§ **YOUR OBJECTIVE**:
Word for word, set down every line of the entries below from the line with "export DESIGN_NAME = binary_gray_conv_flat" to the line with "export SYNTH_SLANG_ARGS = --single-unit", including both, and no other line.

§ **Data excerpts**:

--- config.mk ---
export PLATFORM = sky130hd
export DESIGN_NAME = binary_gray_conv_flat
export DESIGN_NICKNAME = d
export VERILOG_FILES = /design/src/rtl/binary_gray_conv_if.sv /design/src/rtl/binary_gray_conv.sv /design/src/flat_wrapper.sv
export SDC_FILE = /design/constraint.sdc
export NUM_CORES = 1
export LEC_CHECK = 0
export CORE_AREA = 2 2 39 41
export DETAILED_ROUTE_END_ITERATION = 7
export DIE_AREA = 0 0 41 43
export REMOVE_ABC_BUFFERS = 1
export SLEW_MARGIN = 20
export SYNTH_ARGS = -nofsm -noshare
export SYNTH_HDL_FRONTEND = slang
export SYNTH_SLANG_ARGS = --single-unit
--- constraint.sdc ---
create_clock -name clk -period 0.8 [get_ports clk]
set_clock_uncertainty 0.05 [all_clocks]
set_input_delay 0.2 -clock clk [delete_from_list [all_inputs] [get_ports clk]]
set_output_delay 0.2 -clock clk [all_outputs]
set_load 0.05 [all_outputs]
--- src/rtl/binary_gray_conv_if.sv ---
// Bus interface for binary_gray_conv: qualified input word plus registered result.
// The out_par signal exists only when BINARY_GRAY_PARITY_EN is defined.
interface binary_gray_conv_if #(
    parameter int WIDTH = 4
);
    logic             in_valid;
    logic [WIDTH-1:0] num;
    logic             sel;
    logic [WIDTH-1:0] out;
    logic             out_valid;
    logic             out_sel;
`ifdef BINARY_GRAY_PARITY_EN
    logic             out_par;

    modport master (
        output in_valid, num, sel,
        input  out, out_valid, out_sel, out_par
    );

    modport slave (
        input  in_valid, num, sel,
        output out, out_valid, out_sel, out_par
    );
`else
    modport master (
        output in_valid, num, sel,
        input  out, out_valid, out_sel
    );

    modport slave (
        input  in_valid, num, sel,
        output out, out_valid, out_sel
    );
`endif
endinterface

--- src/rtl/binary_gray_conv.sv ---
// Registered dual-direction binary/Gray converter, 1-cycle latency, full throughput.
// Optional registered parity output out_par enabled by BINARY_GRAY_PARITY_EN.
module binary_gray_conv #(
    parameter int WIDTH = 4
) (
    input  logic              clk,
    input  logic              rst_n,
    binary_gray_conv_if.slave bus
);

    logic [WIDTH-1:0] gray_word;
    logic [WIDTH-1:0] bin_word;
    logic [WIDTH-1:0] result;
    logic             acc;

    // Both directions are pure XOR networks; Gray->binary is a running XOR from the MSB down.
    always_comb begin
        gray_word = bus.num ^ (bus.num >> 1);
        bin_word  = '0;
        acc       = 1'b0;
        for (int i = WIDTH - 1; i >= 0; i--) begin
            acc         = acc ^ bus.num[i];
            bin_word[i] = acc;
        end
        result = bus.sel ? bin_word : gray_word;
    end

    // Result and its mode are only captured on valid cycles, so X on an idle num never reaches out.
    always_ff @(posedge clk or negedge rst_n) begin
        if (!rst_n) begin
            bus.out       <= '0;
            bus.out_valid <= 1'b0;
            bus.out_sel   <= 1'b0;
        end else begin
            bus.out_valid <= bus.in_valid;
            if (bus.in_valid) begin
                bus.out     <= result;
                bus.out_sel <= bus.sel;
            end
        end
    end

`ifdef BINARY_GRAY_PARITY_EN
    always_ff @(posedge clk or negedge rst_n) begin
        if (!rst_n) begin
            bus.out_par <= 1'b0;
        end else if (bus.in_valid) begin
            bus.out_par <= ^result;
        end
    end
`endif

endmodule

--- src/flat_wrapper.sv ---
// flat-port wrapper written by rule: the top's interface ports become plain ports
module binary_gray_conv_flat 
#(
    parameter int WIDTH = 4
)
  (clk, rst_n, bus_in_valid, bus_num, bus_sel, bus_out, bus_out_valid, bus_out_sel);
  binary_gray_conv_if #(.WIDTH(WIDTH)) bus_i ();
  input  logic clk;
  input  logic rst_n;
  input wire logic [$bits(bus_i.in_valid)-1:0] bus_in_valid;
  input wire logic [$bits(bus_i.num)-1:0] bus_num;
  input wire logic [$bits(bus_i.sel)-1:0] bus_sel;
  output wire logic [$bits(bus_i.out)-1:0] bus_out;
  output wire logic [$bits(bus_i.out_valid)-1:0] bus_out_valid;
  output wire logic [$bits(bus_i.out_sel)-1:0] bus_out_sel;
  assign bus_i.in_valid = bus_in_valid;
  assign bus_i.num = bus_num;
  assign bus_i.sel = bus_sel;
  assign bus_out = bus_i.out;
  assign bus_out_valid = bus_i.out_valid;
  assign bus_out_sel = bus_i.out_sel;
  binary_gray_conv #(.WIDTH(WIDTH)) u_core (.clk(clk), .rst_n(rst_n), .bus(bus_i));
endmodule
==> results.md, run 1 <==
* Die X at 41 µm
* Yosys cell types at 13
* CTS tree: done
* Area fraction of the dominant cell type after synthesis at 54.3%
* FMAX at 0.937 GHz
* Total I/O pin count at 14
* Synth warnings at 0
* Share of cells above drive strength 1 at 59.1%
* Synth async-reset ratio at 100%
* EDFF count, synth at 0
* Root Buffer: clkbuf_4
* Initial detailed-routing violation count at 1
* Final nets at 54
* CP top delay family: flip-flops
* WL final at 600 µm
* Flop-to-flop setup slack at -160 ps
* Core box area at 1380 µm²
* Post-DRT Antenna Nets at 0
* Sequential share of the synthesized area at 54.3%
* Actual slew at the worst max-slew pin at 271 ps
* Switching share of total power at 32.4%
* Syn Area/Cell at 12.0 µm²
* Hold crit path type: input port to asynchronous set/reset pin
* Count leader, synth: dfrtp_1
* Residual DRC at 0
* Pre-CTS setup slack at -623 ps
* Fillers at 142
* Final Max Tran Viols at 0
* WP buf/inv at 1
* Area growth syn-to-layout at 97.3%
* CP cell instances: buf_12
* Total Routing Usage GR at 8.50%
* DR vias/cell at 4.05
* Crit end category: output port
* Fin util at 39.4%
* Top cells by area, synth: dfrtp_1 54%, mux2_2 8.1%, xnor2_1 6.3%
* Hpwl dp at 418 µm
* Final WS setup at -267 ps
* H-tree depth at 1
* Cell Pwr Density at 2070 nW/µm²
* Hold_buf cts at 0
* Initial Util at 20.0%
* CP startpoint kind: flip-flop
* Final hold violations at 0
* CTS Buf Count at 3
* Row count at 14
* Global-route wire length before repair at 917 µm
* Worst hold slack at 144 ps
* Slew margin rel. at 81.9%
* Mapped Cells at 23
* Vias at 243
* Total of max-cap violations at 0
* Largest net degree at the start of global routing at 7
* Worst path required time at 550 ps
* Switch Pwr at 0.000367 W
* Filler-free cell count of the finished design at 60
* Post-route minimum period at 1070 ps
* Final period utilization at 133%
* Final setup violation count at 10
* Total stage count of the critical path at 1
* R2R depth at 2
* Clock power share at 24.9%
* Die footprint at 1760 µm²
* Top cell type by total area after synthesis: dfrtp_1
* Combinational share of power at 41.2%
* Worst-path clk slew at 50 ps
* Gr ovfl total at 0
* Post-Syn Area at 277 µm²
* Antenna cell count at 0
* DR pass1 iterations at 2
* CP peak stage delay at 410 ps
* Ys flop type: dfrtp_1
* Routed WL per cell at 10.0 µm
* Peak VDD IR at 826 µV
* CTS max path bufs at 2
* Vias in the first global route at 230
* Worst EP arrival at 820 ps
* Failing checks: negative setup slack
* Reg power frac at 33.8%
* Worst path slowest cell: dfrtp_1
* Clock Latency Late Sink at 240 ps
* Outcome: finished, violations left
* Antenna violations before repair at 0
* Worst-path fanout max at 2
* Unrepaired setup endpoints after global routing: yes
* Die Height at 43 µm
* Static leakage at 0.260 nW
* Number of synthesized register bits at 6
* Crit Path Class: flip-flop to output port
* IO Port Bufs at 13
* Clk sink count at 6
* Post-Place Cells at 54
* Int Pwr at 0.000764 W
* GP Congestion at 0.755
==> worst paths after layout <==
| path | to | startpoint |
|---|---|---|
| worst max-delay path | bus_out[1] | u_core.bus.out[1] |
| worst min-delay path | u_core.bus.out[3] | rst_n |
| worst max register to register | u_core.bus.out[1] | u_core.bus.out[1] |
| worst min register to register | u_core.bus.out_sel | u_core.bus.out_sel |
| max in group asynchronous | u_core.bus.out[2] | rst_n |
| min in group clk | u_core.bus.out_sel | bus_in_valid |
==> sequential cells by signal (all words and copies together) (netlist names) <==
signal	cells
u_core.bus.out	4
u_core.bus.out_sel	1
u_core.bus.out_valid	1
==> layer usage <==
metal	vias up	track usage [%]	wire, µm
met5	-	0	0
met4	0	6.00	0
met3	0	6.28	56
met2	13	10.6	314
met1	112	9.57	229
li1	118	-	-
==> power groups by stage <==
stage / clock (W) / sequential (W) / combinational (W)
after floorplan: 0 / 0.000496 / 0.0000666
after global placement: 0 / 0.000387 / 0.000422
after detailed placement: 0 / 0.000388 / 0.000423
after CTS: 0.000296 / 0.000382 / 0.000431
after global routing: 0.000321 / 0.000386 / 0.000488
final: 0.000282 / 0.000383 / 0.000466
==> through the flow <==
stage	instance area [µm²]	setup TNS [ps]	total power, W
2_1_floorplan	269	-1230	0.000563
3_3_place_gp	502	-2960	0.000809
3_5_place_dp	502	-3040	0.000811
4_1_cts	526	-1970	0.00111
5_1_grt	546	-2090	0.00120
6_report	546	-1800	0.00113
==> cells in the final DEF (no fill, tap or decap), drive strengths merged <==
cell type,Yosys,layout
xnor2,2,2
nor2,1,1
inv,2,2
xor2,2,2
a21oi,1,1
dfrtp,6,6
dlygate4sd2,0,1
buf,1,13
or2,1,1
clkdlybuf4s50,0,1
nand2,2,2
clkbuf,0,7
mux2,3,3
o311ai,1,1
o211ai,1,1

§ **YOUR RESPONSE**:
export DESIGN_NAME = binary_gray_conv_flat
export DESIGN_NICKNAME = d
export VERILOG_FILES = /design/src/rtl/binary_gray_conv_if.sv /design/src/rtl/binary_gray_conv.sv /design/src/flat_wrapper.sv
export SDC_FILE = /design/constraint.sdc
export NUM_CORES = 1
export LEC_CHECK = 0
export CORE_AREA = 2 2 39 41
export DETAILED_ROUTE_END_ITERATION = 7
export DIE_AREA = 0 0 41 43
export REMOVE_ABC_BUFFERS = 1
export SLEW_MARGIN = 20
export SYNTH_ARGS = -nofsm -noshare
export SYNTH_HDL_FRONTEND = slang
export SYNTH_SLANG_ARGS = --single-unit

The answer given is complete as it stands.